Congress Paper Abstract
Gender paradoxes
Dr Michael Haslam, MA, MD, FRCP, FRCPsych ![]()
The awareness - internally - of gender is a subtle and distinct perception from that of sexuality. Gender is seen as a dichotomy. Society is not geared, in Western Europe, for the in-between.
What constitutes masculinity and femininity? To what extent is this determined by environmental and family influences (identification), and to what extent by predetermined innate genetic influences. Are these features world-wide?
How is gender dysphoria manifested? Are there genuine separate categories in this expression, or are all the current subdivisions and supposed differences spurious? What is the basic problem?
Is the medical model of disease and diagnosis leading to treatment in gender dysphoria meaningful or useful? Why has society such a problem in coming to terms with the in-between? Why are such citizens rights so often so difficult to establish?

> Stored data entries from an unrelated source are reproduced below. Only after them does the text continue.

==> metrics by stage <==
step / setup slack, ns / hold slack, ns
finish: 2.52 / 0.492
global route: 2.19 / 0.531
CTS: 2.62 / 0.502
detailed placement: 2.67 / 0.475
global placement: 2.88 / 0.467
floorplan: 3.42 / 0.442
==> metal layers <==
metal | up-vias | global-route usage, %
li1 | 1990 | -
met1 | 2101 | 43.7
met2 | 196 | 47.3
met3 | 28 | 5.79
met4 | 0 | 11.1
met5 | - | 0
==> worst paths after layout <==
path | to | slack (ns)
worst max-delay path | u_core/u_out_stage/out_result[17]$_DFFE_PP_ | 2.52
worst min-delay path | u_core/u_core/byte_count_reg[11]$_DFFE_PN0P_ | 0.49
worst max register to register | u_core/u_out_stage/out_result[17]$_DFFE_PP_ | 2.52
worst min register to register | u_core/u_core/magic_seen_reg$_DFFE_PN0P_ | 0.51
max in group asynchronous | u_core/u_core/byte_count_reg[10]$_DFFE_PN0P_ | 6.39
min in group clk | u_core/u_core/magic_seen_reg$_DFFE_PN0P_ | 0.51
File: config.mk
export PLATFORM = sky130hd
export DESIGN_NAME = linear_queue_with_cancel_core
export DESIGN_NICKNAME = d
export VERILOG_FILES = /design/src/rtl/lqc_pkg.sv /design/src/rtl/linear_queue_with_cancel_core.sv
export SDC_FILE = /design/constraint.sdc
export NUM_CORES = 1
export LEC_CHECK = 0
export ABC_CLOCK_PERIOD_IN_PS = 4900
export BUFFER_PORTS_ARGS = -buffer_cell sky130_fd_sc_hd__buf_2
export CAP_MARGIN = 20
export CORE_ASPECT_RATIO = 1.25
export CORE_UTILIZATION = 45
export DETAILED_ROUTE_END_ITERATION = 6
export GPL_TIMING_DRIVEN = 0
export SLEW_MARGIN = 30
export SYNTH_ARGS = -nofsm -noshare
export SYNTH_HDL_FRONTEND = slang
export SYNTH_SLANG_ARGS = --single-unit
File: constraint.sdc
create_clock -name clk -period 4.9 [get_ports clk]
set_clock_uncertainty 0.2 [all_clocks]
set_input_delay 0.245 -clock clk [delete_from_list [all_inputs] [get_ports clk]]
set_output_delay 0.245 -clock clk [all_outputs]
set_load 0.03 [all_outputs]
[src/rtl/dsat_pkg.sv]
// dsat_pkg: shared sizes, opcodes, beat structs and state type for the slot table
`timescale 1ns / 1ps

package dsat_pkg;

    // table sizing
    localparam int SLOT_COUNT = 16;
    localparam int KEY_WIDTH  = 64;
    localparam int SLOT_W     = (SLOT_COUNT > 1) ? $clog2(SLOT_COUNT) : 1;
    localparam int CNT_W      = $clog2(SLOT_COUNT + 1);
    // common width for comparing and resizing slot numbers and counts
    localparam int CMP_W      = 8;

    // command opcodes
    localparam logic [1:0] OP_RESOLVE = 2'd0;
    localparam logic [1:0] OP_READ    = 2'd1;
    localparam logic [1:0] OP_BEGIN   = 2'd2;
    localparam logic [1:0] OP_CLEAR   = 2'd3;

    // command beat
    typedef struct packed {
        logic [1:0]  opcode;
        logic [63:0] profile_key;
        logic        is_leaf;
        logic [3:0]  slot_index;
    } t_dsat_cmd;

    // result beat
    typedef struct packed {
        logic        slot_found;
        logic [3:0]  slot_number;
        logic [63:0] read_key;
        logic [4:0]  assigned_count;
        logic [31:0] overflow_count;
    } t_dsat_res;

    // controller states
    typedef enum logic [1:0] {
        ST_IDLE,
        ST_SCAN,
        ST_READ
    } t_dsat_state;

    // slot number resized to the result field
    function automatic logic [3:0] slot_to_field(input logic [SLOT_W-1:0] slot);
        logic [CMP_W-1:0] wide;
        wide = CMP_W'(slot);
        return wide[3:0];
    endfunction

    // slot count resized to the result field
    function automatic logic [4:0] count_to_field(input logic [CNT_W-1:0] cnt);
        logic [CMP_W-1:0] wide;
        wide = CMP_W'(cnt);
        return wide[4:0];
    endfunction

endpackage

Identify the problems that the in-between faces. There is pressure from both client and society to move from the in-between state to one or other side of the dichotomy - usually to that side incongruent with the anatomy.
What evidence is there that an incongruently processed brain is present in the bodies of such people, and why is this such a source of dissatisfaction. The brain presumably has to dominate over the body.
If we make that assumption, then what is best to be done to help and who should do it?
- Prevention - Issues.
- Alter the brain - currently impossible.
- Alter the body - How? Discuss.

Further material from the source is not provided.